Interestingly, Yannic Kilcher admits that the GPT-4chan he created is egregious, yet also places great emphasis on the authenticity of the GPT-4chan, which he considers to be "significantly better than GPT-3" in terms of replies and learning to write posts that are "indistinguishable" from those written by real people.
It seems that the AI is doing a good job of 'learning to be bad'.
GPT-3 is a large language model developed by AI research group OpenAI that uses deep learning to generate text and is hotly sought after in Silicon Valley and by the developer community.

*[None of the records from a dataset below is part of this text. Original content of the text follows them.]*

### src/rtl/trace_stream_serialiser.sv
// trace_stream_serialiser: buffers 128-bit trace records in a FIFO and emits each as four AXI-Stream beats.
module trace_stream_serialiser #(
  parameter int FIFO_DEPTH   = 8,
  parameter int TDATA_WIDTH  = 32,
  parameter int RECORD_WIDTH = 128
) (
  input  logic                              clk,
  input  logic                              rst_n,
  input  logic                              rec_valid,
  input  logic [RECORD_WIDTH-1:0]           rec_in,
  output logic [TDATA_WIDTH-1:0]            m_axis_tdata,
  output logic                              m_axis_tvalid,
  input  logic                              m_axis_tready,
  output logic                              m_axis_tlast,
  output logic [$clog2(FIFO_DEPTH+1)-1:0]   fifo_level,
  output logic [15:0]                       dropped_count
);
  localparam int PW = $clog2(FIFO_DEPTH);
  localparam int LW = $clog2(FIFO_DEPTH+1);
  typedef enum logic {IDLE, SEND} state_t;
  state_t state, state_d;
  logic [1:0] idx, idx_d;
  logic [PW-1:0] wr_ptr, rd_ptr;
  logic [RECORD_WIDTH-1:0] mem [FIFO_DEPTH];
  logic [3:0][TDATA_WIDTH-1:0] beats;
  logic push, pop;
  logic [LW-1:0] level_d;
  // beats[3] is the record MSB word, so beat index idx maps to beats[~idx]
  always_comb begin
    beats = mem[rd_ptr];
    pop = state == SEND && m_axis_tready && idx == 2'd3;
    push = rec_valid && (fifo_level < LW'(FIFO_DEPTH) || pop);
    level_d = fifo_level + LW'(push) - LW'(pop);
    m_axis_tvalid = state == SEND;
    m_axis_tlast = m_axis_tvalid && idx == 2'd3;
    m_axis_tdata = m_axis_tvalid ? beats[~idx] : '0;
    state_d = state;
    idx_d = idx;
    if (state == IDLE) begin
      state_d = fifo_level != '0 ? SEND : IDLE;
      idx_d = '0;
    end else if (m_axis_tready) begin
      idx_d = idx + 2'd1;
      if (pop) state_d = level_d != '0 ? SEND : IDLE;
    end
  end
  always_ff @(posedge clk or negedge rst_n) begin
    if (!rst_n) begin
      state <= IDLE;
      idx <= '0;
      wr_ptr <= '0;
      rd_ptr <= '0;
      fifo_level <= '0;
      dropped_count <= '0;
    end else begin
      state <= state_d;
      idx <= idx_d;
      fifo_level <= level_d;
      if (push) wr_ptr <= wr_ptr + PW'(1);
      if (pop) rd_ptr <= rd_ptr + PW'(1);
      if (rec_valid && !push && dropped_count != 16'hFFFF) dropped_count <= dropped_count + 16'd1;
    end
  end
  // a push into a full FIFO only happens alongside a pop, so it reuses the slot being freed
  always_ff @(posedge clk) begin
    if (push) mem[wr_ptr] <= rec_in;
  end
endmodule
### config.mk
export PLATFORM = sky130hd
export DESIGN_NAME = trace_stream_serialiser
export DESIGN_NICKNAME = d
export VERILOG_FILES = /design/src/rtl/trace_stream_serialiser.sv
export SDC_FILE = /design/constraint.sdc
export NUM_CORES = 1
export LEC_CHECK = 0
export ABC_AREA = 1
export BUFFER_PORTS_ARGS = -buffer_cell sky130_fd_sc_hd__buf_2
export CAP_MARGIN = 10
export CORE_ASPECT_RATIO = 1.5
export CORE_MARGIN = 2
export CORE_UTILIZATION = 26
export CTS_CLUSTER_DIAMETER = 40
export DETAILED_ROUTE_END_ITERATION = 16
export GPL_TIMING_DRIVEN = 0
export SLEW_MARGIN = 15
export SYNTH_ARGS = -nofsm -noshare
export SYNTH_HDL_FRONTEND = slang
export SYNTH_SLANG_ARGS = --single-unit
### constraint.sdc
create_clock -name clk -period 7.7 [get_ports clk]
set_clock_uncertainty 0.05 [all_clocks]
set_input_delay 0.77 -clock clk [delete_from_list [all_inputs] [get_ports clk]]
set_output_delay 0.77 -clock clk [all_outputs]
set_load 0.05 [all_outputs]
Word level (Yosys, flattened, before mapping)
Memory sizes are Yosys's and may differ from the RTL's.
Cells that the tools add are included.
{"block": "op_classes", "add_sub_neg": 6, "n_eq_ne": 3, "muxes": 12, "n_reduce_logical": 10, "bitwise_logic": 1, "magnitude_cmp": 2}
{"cell": "binary-select mux 32 bit (select 2 bit)", "count": 1}
{"cell": "two-way mux 32 bit", "count": 2}
{"cell": "adder 16 x 1 -> 16 bit (second input constant)", "count": 1}
{"cell": "!= test 16 bit (second input constant)", "count": 1}
{"cell": "nonzero test 4 bit", "count": 2}
{"cell": "two-way mux 1 bit", "count": 7}
{"cell": "adder 3 x 1 -> 3 bit (second input constant)", "count": 2}
{"cell": "logical AND 1 bit", "count": 6}
{"cell": "adder 4 x 1 -> 4 bit", "count": 1}
{"cell": "less-than comparator 4 bit (second input constant)", "count": 1}
{"cell": "two-way mux 2 bit", "count": 2}
{"cell": "subtractor 4 x 1 -> 4 bit", "count": 1}
{"cell": "less-than comparator 2 x 3 -> 1 bit (second input constant)", "count": 1}
{"cell": "adder 2 x 1 -> 2 bit (second input constant)", "count": 1}
{"cell": "equality test 2 bit (second input constant)", "count": 1}
{"cell": "!= test 2 bit (second input constant)", "count": 1}
{"cell": "inverter 2 bit", "count": 1}
{"cell": "logical NOT 1 bit", "count": 1}
{"cell": "logical OR 1 bit", "count": 1}
{"block": "word_totals", "elab_cells": 41, "in_bits": 132, "ramBits": 1024, "register_bits": 29, "memories": 1}
{"name": "mem", "words": 8, "word_bits": 128, "rd": 1, "rd_ports_with_merged_regs": 0, "wr": 1, "line": "24", "source": "logic [RECORD_WIDTH-1:0] mem [FIFO_DEPTH];"}

Depth between registers and ports, before layout
Gate-level depths: netlist (run 1).
{"block": "logic_depth", "ltp_word": 11, "ltp_mapped": 14, "depth_no_buf": 14}

Worst setup path after synthesis (run 1)
No wires, ideal clock.
{"block": "synth_timing", "kind": "register to register", "start": "register state (netlist: m_axis_tvalid)", "end": "memory mem[0][0], enable pin", "stages_incl_launch_ff": 9, "required_time_ns": 7.033, "t_arrival_ns": 7.208, "n_path_buf": 1, "slack_ns": -0.174, "cell_sequence": "dfrtp_1 > buf_4 > nand2_1 > inv_1 > nand2_2 > nand2_1 > nand2_1 > or2_2 > nor2_1"}
{"block": "synth_via", "elab_chain_cells": 6}
{"element": "start: declaration", "line": "21", "source": "state_t state, state_d;"}
{"element": "start signal: assignment", "line": "56", "source": "state <= state_d;"}
{"element": "logical AND 1 bit (2 in a row)", "line": "31", "source": "pop = state == SEND && m_axis_tready && idx == 2'd3;"}
{"element": "logical OR 1 bit", "line": "32", "source": "push = rec_valid && (fifo_level < LW'(FIFO_DEPTH) || pop);"}
{"element": "logical AND 1 bit", "line": "32"}
{"element": "two-way mux 1 bit", "line": "66", "source": "if (push) mem[wr_ptr] <= rec_in;"}
{"element": "two-way mux 1 bit (not written as such)", "line": "66"}
{"element": "end: declaration", "line": "24"}
No other way between the ends.

Final worst setup path (run 1)
{"block": "layout_timing", "start": "register rd_ptr[2]", "end": "output m_axis_tdata[16]"}
{"block": "layout_via", "elab_chain_cells": 4}
{"element": "start: declaration", "line": "23", "source": "logic [PW-1:0] wr_ptr, rd_ptr;"}
{"element": "start signal: assignment", "line": "60", "source": "if (pop) rd_ptr <= rd_ptr + PW'(1);"}
{"element": "memory read (8 x 128 bit)"}
{"element": "binary-select mux 32 bit (select 2 bit)", "line": "36", "source": "m_axis_tdata = m_axis_tvalid ? beats[~idx] : '0;"}
{"element": "two-way mux 32 bit (not written as such)", "line": "36"}
{"element": "two-way mux 32 bit", "line": "36"}
{"element": "end: declaration", "line": "11", "source": "output logic [TDATA_WIDTH-1:0] m_axis_tdata,"}
No other way between the ends. The select of a mux whose other input is x is not followed.

==> out/summary.txt, run 1 <==
Status - completed
Worst setup SP type - register
Fin Setup TNS - 0 ns
Final worst slack - 2.59 ns
Final slew viol count - 0
Placed Cells - 6146
Tmin final - 5.11 ns
Drt first pass iters - 8
Worst-Skew Late Latency - 0.72 ns
Cts hold-fix bufs - 0
Primary FF master, synth - edfxtp_1
Initial antenna violation count - 80
Distinct cell type count after synthesis - 27
Endpoint class of the critical path - primary output
Die area - 169000 sq um
Initial Utilization - 0.261
Rows - 183
Final #Nets - 4174
Static leakage - 19.0 nW
Peak VDD IR - 0.318 mV
Clk buf depth - 3
Initial DRC Count - 2558
GRT Residual Overflow - 0
Critical path class - register to primary output
Core box area - 165000 sq um
Total track usage - 0.163
Port Buf Inserts - 185
Layout area overhead - 19.5%
Overall Power - 21.2 mW
Arr. time, crit path - 4.29 ns
Io pins - 186
Max-slew headroom at the worst pin - 0.365
Mapped Area - 43200 sq um
Die width - 337 um
Non-filler cells, final - 6363
Final setup fails - 0
H-tree Lvls - 3
Synth Area per Inst - 11.7 sq um
FFs w/ async S/R, synth - 0.0275
Number of global-route vias before repair - 28700
Pre-CTS WS - 3.49 ns
Cts repair resizes - 0
Fillers - 16600
MaxCap Viol Count - 0
Root buffer cell - clkbuf_16
Critical path peak fanout - 10
Tcrit/Tclk final - 0.663
First-pass GRT wire length - 200000 um
Syn Nets - 3833
Area of the multi-input gates - 10200 sq um
Post-synth top cells - nand2_1, edfxtp_1, nand3_1, nor2_1, buf_2
RD Place Congestion - 0.944
RSZ-0062 raised after global routing - false
Routed vias - 29600
Post-DP HPWL - 103000 um
Most frequent cell after synthesis - nand2_1
Worst path required time - 6.88 ns
DR vias/cell - 4.65
CTS buffer count - 104
Reg area - 31500 sq um
Synth top area cells - edfxtp_1, nand2_1, nand3_1
Register bit total from synthesis - 1053
Synthesized instance count - 3691
DRC Markers - 0
DR WL/cell - 22.2 um
Fraction of layout cells with a size suffix above 1 - 0.144
Seq/Total Area, Yosys - 0.729
Largest net degree at the start of global routing - 30
Yosys top cell area share - 0.712
Worst-path clk slew - 0.06 ns
Worst-margin pin slew - 0.952 ns
Antenna Nets Post-Route - 0
Final WL - 141000 um
Total clock sinks - 1053
Post-CTS setup repair buffer count - 0
Ys Warns - 0
Worst min-delay path class - input pin to async pin
Total power divided by cell area - 410 nW/um^2
Post-synth EDFFs - 1024
CTS tree - built
Upper clock frequency limit - 0.196 GHz
Final Hold Violating Endpoints - 0
Leading area contributor after synthesis - edfxtp_1
Die Ht - 503 um
-- critical path, cell delays in order (launching register included) --
cell and delay [ns]:
dfrtp_1 0.36, buf_2 0.21, inv_2 0.33, buf_4 0.34, buf_1 0.49, nor2_1 0.10
nor2_1 0.63, nor2_1 0.08, nor2_1 0.61, buf_2 0.39
-- per-layer routing --
layer / up-vias / global-route usage / share of wire
met5: - / 0 / 0.0024
met2: 1232 / 0.271 / 0.47
met3: 386 / 0.0437 / 0.090
met4: 56 / 0.116 / 0.077
met1: 14400 / 0.182 / 0.36
li1: 13500 / - / -
-- path summary, 6_finish.rpt --
path                          startpoint                to  slack (ns)  cells past startpoint
setup / recovery               rd_ptr[2]  m_axis_tdata[16]        2.59                      9
hold / removal                     rst_n  dropped_count[5]        0.08                      1
setup reg to reg           m_axis_tvalid         mem[1][6]        4.03                     12
hold reg to reg                wr_ptr[0]         wr_ptr[0]        0.50                      2
max in group asynchronous          rst_n     fifo_level[0]        7.01                      1
min in group clk              rec_in[58]        mem[7][58]        0.27                      1
-- state kept, by name, summed over array words and instances, names as in the netlist --
signal         flops
fifo_level         4
idx                2
rd_ptr             3
dropped_count     16
wr_ptr             3
mem             1024
m_axis_tvalid      1
-- placed cells by master, fill, tap and decap left out, types with 17 or more instances in the layout --
master and n:
nand2_1 1311, edfxtp_1 1024, nand3_1 691, buf_2 287, nor2_1 223, clkbuf_16 104
o21ai_0 80, buf_4 50, buf_12 36, buf_6 35, clkbuf_1 35, inv_1 30
dfrtp_1 29, diode_2 25, o21ai_1 21, clkinv_1 21, buf_1 17
-- metrics by stage --
stage                     cell area, sq um   util  hold WS [ns]
after floorplan                      43200      -         0.424
final                                51600  0.312        0.0840
after global routing                 51500  0.312         0.110
after global placement               46900  0.284         0.466
after detailed placement             48000  0.291         0.483
after CTS                            51500  0.312        0.0635
-- layout make-up --
class                           count  share of cell area
Clock inverter                     73              0.0160
Clock buffer                      119              0.0515
Timing Repair Buffer              235              0.0394
Sequential cell                  1053               0.610
Tap cell                         2220              0.0538
Buffer                            224              0.0275
Antenna cell                       25             0.00121
Multi-Input combinational cell   2379               0.198
Inverter                           35             0.00269
-- logic make-up after synthesis --
family                   share of synthesized area
XOR/XNOR                                   0.00325
adder cells (fa/ha/maj)                    0.00307
AND/OR/NAND/NOR                              0.216
buffers and inverters                       0.0361
AO/OA/AOI/OAI                               0.0122
flip-flops                                   0.729
-- where the power goes --
part	internal, mW	total [mW]	switching, mW	leakage, nW
Combinational	2.19	8.89	6.70	7.66
Sequential	6.93	7.08	0.147	9.62
Clock	2.92	5.19	2.27	1.69
Total	12.0	21.2	9.11	19.0
(Power assumes the default switching activity.)
==> inputs of run 2 (changes only) <==
clock period = 4.89 ns   (was 7.7 ns; I/O delays follow)
==> run 2 against run 1 <==
  * Critical endpoint unchanged
  * Flip-flop and latch count unchanged
  * Combinational power increased by 59%
  * Count of clock-buffer cells in the layout is 8 higher
  * Largest cell class unchanged
  * Non-clock buffer count grew 105
  * Sequential power rose by 57%
==> out/summary.txt, run 2 (same netlist as run 1, synthesis figures left out) <==
Pre-CTS WS - 1.06 ns (was 3.49 ns)
DR vias/cell - 4.63 (was 4.65)
Die area - 169000 sq um (unchanged)
Initial DRC Count - 2444 (was 2558)
Reg with most FFs - mem (unchanged)
Max-slew headroom at the worst pin - 0.337 (was 0.365)
Overall Power - 33.6 mW (was 21.2 mW)
Static leakage - 19.5 nW (was 19.0 nW)
Util after Layout - 0.319 (was 0.312)
Largest registers - mem: 1024 flops, dropped_count: 16 flops, fifo_level: 4 flops (unchanged)
Io pins - 186 (unchanged)
Post-CTS setup repair buffer count - 0 (unchanged)
Die Ht - 503 um (unchanged)
Port Buf Inserts - 185 (unchanged)
DRC Markers - 0 (unchanged)
RSZ-0062 raised after global routing - false (unchanged)
Final worst slack - 0.191 ns (was 2.59 ns)
Max reg flops - 1024 (unchanged)
First-pass GRT wire length - 202000 um (was 200000 um)
Design area - 52800 sq um (was 51600 sq um)
Worst path required time - 4.35 ns (was 6.88 ns)
Fraction of layout cells with a size suffix above 1 - 0.144 (about the same)
Die width - 337 um (unchanged)
Hold path start - rec_in[8]
Initial Utilization - 0.261 (unchanged)
Final setup fails - 0 (unchanged)
Worst hold path depth - 1
Post-DP HPWL - 104000 um (was 103000 um)
Initial antenna violation count - 41 (was 80)
Fillers - 16600 (about the same)
Total track usage - 0.164 (was 0.163)
Arr. time, crit path - 4.16 ns (was 4.29 ns)
Layout area overhead - 22.2% (was 19.5%)
Non-filler cells, final - 6463 (was 6363)
Status - completed (unchanged)
Antenna Nets Post-Route - 0 (unchanged)
RD Place Congestion - 0.941 (was 0.944)
Final slew viol count - 0 (unchanged)
Total power divided by cell area - 638 nW/um^2 (was 410 nW/um^2)
Critical path peak fanout - 10 (unchanged)
Tmin final - 4.70 ns
H-tree Lvls - 3 (unchanged)
Worst-margin pin slew - 0.995 ns (was 0.952 ns)
Endpoint class of the critical path - primary output (unchanged)
Final #Nets - 4280 (was 4174)
Clk buf depth - 3 (unchanged)
Drt first pass iters - 7 (was 8)
Final WL - 142000 um (was 141000 um)
GRT Residual Overflow - 0 (unchanged)
Peak VDD IR - 0.675 mV (was 0.318 mV)
Number of global-route vias before repair - 28900 (was 28700)
R2r endpoint - mem[5][97] (was mem[1][6])
Total clock sinks - 1053 (unchanged)
R2r setup slk - 1.48 ns (was 4.03 ns)
Worst-path clk slew - 0.06 ns (about the same)
Worst setup SP type - register (unchanged)
FF-to-FF path depth - 13 (was 12)
DR WL/cell - 22.0 um (was 22.2 um)
Most frequent cells in the layout - nand2_1, edfxtp_1, nand3_1, buf_2, nor2_1 (unchanged)
Core box area - 165000 sq um (unchanged)
Final Hold Violating Endpoints - 0 (unchanged)
Hold Crit Endpoint - mem[7][8]
Rows - 183 (unchanged)
MaxCap Viol Count - 0 (unchanged)
Worst min-delay path class - input pin to register (was input pin to async pin)
Tcrit/Tclk final - 0.961
Placed Cells - 6148 (was 6146)
Worst r2r src - m_axis_tvalid (unchanged)
Placed instance area - 48100 sq um (was 48000 sq um)
Worst-Skew Late Latency - 0.72 ns (about the same)
CTS tree - built (unchanged)
Most common cell after layout, fill and taps aside - nand2_1 (unchanged)
Largest net degree at the start of global routing - 30 (unchanged)
CTS buffer count - 105 (was 104)
Critical path class - register to primary output (unchanged)
Routed vias - 29900 (was 29600)
Root buffer cell - clkbuf_16 (unchanged)
Upper clock frequency limit - 0.213 GHz
run 2: area by class of cell:
type	instances	area (sq um)	share of cell area
antenna	17	42.5	0.000806
timing repair buffer	340	3110	0.0589
sequential	1053	31500	0.596
tap	2220	2780	0.0526
buffer	224	1420	0.0269
clock inverter	68	861	0.0163
clock buffer	127	2750	0.0521
multi-input combinational	2379	10200	0.193
inverter	35	139	0.00263
run 2: how the worst max path moves through the flow:
stage	start	end	slack (ns)	cells after the start
after floorplan	m_axis_tvalid	mem[4][0]	-0.84	8
after global placement	m_axis_tvalid	mem[2][15]	-4.04	8
after detailed placement	rd_ptr[2]	m_axis_tdata[16]	1.06	9
after CTS	rd_ptr[2]	m_axis_tdata[16]	0.27	9
after global routing	rd_ptr[2]	m_axis_tdata[16]	0.18	9
final	rd_ptr[2]	m_axis_tdata[16]	0.19	9
run 2: routing by layer:
layer | track usage | vias up | wire length (um)
li1 | - | 13700 | -
met1 | 0.190 | 14500 | 53100
met2 | 0.279 | 1320 | 68600
met3 | 0.0322 | 356 | 10800
met4 | 0.101 | 44 | 9470
met5 | 0 | - | 277
run 2: power breakdown:
group | total (mW) | internal (mW) | switching (mW) | leakage, nW
clock | 8.38 | 4.73 | 3.65 | 1.74
combinational | 14.1 | 3.51 | 10.6 | 8.11
sequential | 11.1 | 10.9 | 0.237 | 9.62
run 2: through the flow:
step | setup TNS (ns) | hold slack (ns)
after floorplan | -430.20 | 0.143
after global placement | -2587.16 | 0.469
after detailed placement | 0 | 0.489
after CTS | 0 | 0.000403
after global routing | 0 | 0.0106
final | 0 | 0.0249
run 2: repair_timing:
item,4_1_cts,5_1_grt
setup endpoints to repair,0,0
endpoints found under the hold margin,771,0
hold buffers,103,0
resized for setup,0,0
run 2: worst max-delay path, cell delays in order, from the launching register on:
cell	delay, ns
dfrtp_1	0.35
buf_2	0.21
inv_2	0.31
buf_4	0.31
buf_1	0.49
nor2_1	0.10
nor2_1	0.64
nor2_1	0.08
nor2_1	0.52
buf_2	0.38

Not only is the GPT-4chan to be taken out and stomped on, but the GPT-3's naming also follows the GPT-3, with some self-proclaimed "backwaters slapping the front waves on the beach.
▲ Image from: The Moon
But at least, the GPT-3 has a bottom line.
GPT-3 has been publicly available through the OpenAI API since June 2020 and requires a waiting list. One reason for not open-sourcing the entire model is that OpenAI can control how people use it through the API, with timely governance for abuse.
In November 2021, OpenAI removed the waiting list and developers in supported countries/regions can sign up and experiment immediately. OpenAI says, "Security advances that enable broader availability".
For example, OpenAI at the time introduced a content filter that detects generated text that may be sensitive or unsafe, sensitive meaning that the text deals with topics such as politics, religion, race, etc., and unsafe meaning that the text contains profanity, prejudice, or hate language.
OpenAI says that what they have done does not yet eliminate the 'toxicity' inherent in large language models - GPT-3 was trained on over 600GB of web text, some of which came from communities with gender, racial, physical and religious biases, which can amplify biases in training data.
Returning to GPT-4chan, Os Keyes, a PhD student at the University of Washington, argues that GPT-4chan is a tedious project that will bring no benefit.
Does it help us raise awareness of hate speech, or does it make us focus on the claptrap? We need to ask some meaningful questions. For example, for GPT-3 developers, how GPT-3 is (or is not) restricted in its use, and then for people like Yannic Kilcher, what should be his responsibility when deploying chatbots.
And Yannic Kilcher insists he's just a YouTuber who has different ethical rules than academics.
▲ Image from: CNBC
Without commenting on personal ethics, The Verge reporter James Vincent makes a thought-provoking point.
In 2016, a company's R&D department could be launching aggressive AI bots without proper oversight. in 2022, you won't need an R&D department at all.
It's worth noting that Yannic Kilcher isn't the only one studying 4Chan, but also cybercrime researcher Gianluca Stringhini at University College London, among others.
When confronted with Gianluca Stringhini's 'hate speech' research, 4chan users were calm, "Just one more meme for us".
The same is true today, when GPT-4chan retired from existence and the fake address it used, "Seychelles", became the new legend of 4chan.